`src/rtl/ssp_pkg.sv`:
```
package ssp_pkg;

    typedef enum logic [1:0] {
        ADDR_DATA = 2'd0,
        ADDR_CTRL = 2'd1,
        ADDR_STAT = 2'd2,
        ADDR_FLAG = 2'd3
    } reg_addr_e;

    localparam int CTRL_TRIG_BIT   = 0;
    localparam int CTRL_MASTER_BIT = 1;
    localparam int CTRL_MASK_BIT   = 2;
    localparam int CTRL_USED_W     = 3;

    typedef struct packed {
        logic master;
        logic mask;
    } ctrl_t;

    typedef struct packed {
        logic start;
        logic abort;
        logic load;
    } seq_cmd_t;

    typedef struct packed {
        logic fall;
        logic rise;
    } edge_ev_t;

    function automatic logic addr_hit(logic en, logic [1:0] addr, reg_addr_e target);
        return en && (addr == target);
    endfunction

endpackage

```
`src/rtl/ssp_ctrl.sv`:
```
module ssp_ctrl
    import ssp_pkg::*;
(
    input  logic                   clk,
    input  logic                   rst,
    input  logic                   bus_wr,
    input  logic                   bus_rd,
    input  logic [1:0]             bus_addr,
    input  logic [CTRL_USED_W-1:0] ctrl_wbits,
    input  logic                   running,
    input  logic                   done,
    output ctrl_t                  ctrl,
    output logic                   flag,
    output logic                   armed,
    output seq_cmd_t               cmd
);

    logic wr_data, rd_data, wr_ctrl, rd_flag;

    always_comb begin
        wr_data   = addr_hit(bus_wr, bus_addr, ADDR_DATA);
        rd_data   = addr_hit(bus_rd, bus_addr, ADDR_DATA);
        wr_ctrl   = addr_hit(bus_wr, bus_addr, ADDR_CTRL);
        rd_flag   = addr_hit(bus_rd, bus_addr, ADDR_FLAG);
        cmd.load  = wr_data && !running;
        cmd.start = wr_ctrl && ctrl_wbits[CTRL_TRIG_BIT] && armed && !running;
        cmd.abort = rd_flag && running;
    end

    always_ff @(posedge clk) begin
        if (rst) begin
            armed <= 1'b0;
            flag  <= 1'b0;
            ctrl  <= '0;
        end else begin
            if (cmd.start || cmd.abort)
                armed <= 1'b0;
            else if ((wr_data || rd_data) && !running)
                armed <= 1'b1;

            if (done)
                flag <= 1'b1;
            else if (rd_flag)
                flag <= 1'b0;

            if (wr_ctrl) begin
                ctrl.master <= ctrl_wbits[CTRL_MASTER_BIT];
                ctrl.mask   <= ctrl_wbits[CTRL_MASK_BIT];
            end
        end
    end

endmodule

```
`src/rtl/ssp_clkgen.sv`:
```
module ssp_clkgen
    import ssp_pkg::*;
#(
    parameter int DIV_HALF = 1
) (
    input  logic     clk,
    input  logic     rst,
    input  logic     running,
    input  logic     master,
    input  logic     sclk_in,
    output edge_ev_t ev,
    output logic     sclk_out
);

    localparam int DIV_W = (DIV_HALF > 1) ? $clog2(DIV_HALF) : 1;
    localparam int SYNC_N = 3;

    logic [DIV_W-1:0]  divcnt;
    logic              sclk_q;
    logic [SYNC_N-1:0] sync_q;
    logic              tick;
    logic              slave_run;

    assign tick      = running && master && (divcnt == DIV_W'(DIV_HALF - 1));
    assign slave_run = running && !master;

    always_ff @(posedge clk) begin
        if (rst) begin
            sync_q <= '1;
        end else begin
            sync_q <= {sync_q[SYNC_N-2:0], sclk_in};
        end
    end

    always_ff @(posedge clk) begin
        if (rst || !running || !master) begin
            sclk_q <= 1'b1;
            divcnt <= '0;
        end else if (tick) begin
            sclk_q <= ~sclk_q;
            divcnt <= '0;
        end else begin
            divcnt <= divcnt + 1'b1;
        end
    end

    always_comb begin
        if (master) begin
            ev.fall = tick && sclk_q;
            ev.rise = tick && !sclk_q;
        end else begin
            ev.fall = slave_run && sync_q[SYNC_N-1] && !sync_q[SYNC_N-2];
            ev.rise = slave_run && !sync_q[SYNC_N-1] && sync_q[SYNC_N-2];
        end
    end

    assign sclk_out = sclk_q;

endmodule

```
`src/rtl/ssp_shifter.sv`:
```
module ssp_shifter
    import ssp_pkg::*;
#(
    parameter int DATA_W = 8
) (
    input  logic              clk,
    input  logic              rst,
    input  seq_cmd_t          cmd,
    input  edge_ev_t          ev,
    input  logic [DATA_W-1:0] wdata,
    input  logic              sdata_in,
    output logic              running,
    output logic              done,
    output logic [DATA_W-1:0] sreg,
    output logic              sdata_out
);

    localparam int CNT_W = $clog2(DATA_W + 1);

    logic [CNT_W-1:0] bitcnt;
    logic             last_bit;

    assign last_bit = (bitcnt == CNT_W'(DATA_W - 1));
    assign done     = running && !cmd.abort && ev.rise && last_bit;

    always_ff @(posedge clk) begin
        if (rst) begin
            running   <= 1'b0;
            bitcnt    <= '0;
            sreg      <= '0;
            sdata_out <= 1'b0;
        end else begin
            if (cmd.load)
                sreg <= wdata;

            if (cmd.abort) begin
                running <= 1'b0;
                bitcnt  <= '0;
            end else if (cmd.start) begin
                running <= 1'b1;
                bitcnt  <= '0;
            end else if (running) begin
                if (ev.fall)
                    sdata_out <= sreg[DATA_W-1];
                if (ev.rise) begin
                    sreg   <= {sreg[DATA_W-2:0], sdata_in};
                    bitcnt <= bitcnt + 1'b1;
                    if (last_bit)
                        running <= 1'b0;
                end
            end
        end
    end

endmodule

```
`src/rtl/sync_serial_port.sv`:
```
module sync_serial_port
    import ssp_pkg::*;
#(
    parameter int DATA_W   = 8,
    parameter int DIV_HALF = 1
) (
    input  logic              clk,
    input  logic              rst,
    input  logic              bus_wr,
    input  logic              bus_rd,
    input  logic [1:0]        bus_addr,
    input  logic [DATA_W-1:0] bus_wdata,
    output logic [DATA_W-1:0] bus_rdata,
    input  logic              sclk_in,
    output logic              sclk_out,
    input  logic              sdata_in,
    output logic              sdata_out,
    output logic              irq
);

    ctrl_t             ctrl;
    seq_cmd_t          cmd;
    edge_ev_t          ev;
    logic              flag, armed, running, done;
    logic [DATA_W-1:0] sreg;
    logic              start_pulse, abort_pulse;

    assign start_pulse = cmd.start;
    assign abort_pulse = cmd.abort;

    ssp_ctrl u_ctrl (
        .clk        (clk),
        .rst        (rst),
        .bus_wr     (bus_wr),
        .bus_rd     (bus_rd),
        .bus_addr   (bus_addr),
        .ctrl_wbits (bus_wdata[CTRL_USED_W-1:0]),
        .running    (running),
        .done       (done),
        .ctrl       (ctrl),
        .flag       (flag),
        .armed      (armed),
        .cmd        (cmd)
    );

    ssp_clkgen #(.DIV_HALF(DIV_HALF)) u_clkgen (
        .clk      (clk),
        .rst      (rst),
        .running  (running),
        .master   (ctrl.master),
        .sclk_in  (sclk_in),
        .ev       (ev),
        .sclk_out (sclk_out)
    );

    ssp_shifter #(.DATA_W(DATA_W)) u_shifter (
        .clk       (clk),
        .rst       (rst),
        .cmd       (cmd),
        .ev        (ev),
        .wdata     (bus_wdata),
        .sdata_in  (sdata_in),
        .running   (running),
        .done      (done),
        .sreg      (sreg),
        .sdata_out (sdata_out)
    );

    always_comb begin
        case (reg_addr_e'(bus_addr))
            ADDR_DATA: bus_rdata = sreg;
            ADDR_CTRL: bus_rdata = {{(DATA_W-3){1'b0}}, ctrl.mask, ctrl.master, 1'b0};
            ADDR_STAT: bus_rdata = {{(DATA_W-1){1'b0}}, running};
            default:   bus_rdata = {{(DATA_W-1){1'b0}}, flag};
        endcase
    end

    assign irq = flag && ctrl.mask;

endmodule

```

Task directions: In the listing above, find every line with the word "target" and copy it out.

Task solution:
    function automatic logic addr_hit(logic en, logic [1:0] addr, reg_addr_e target);
        return en && (addr == target);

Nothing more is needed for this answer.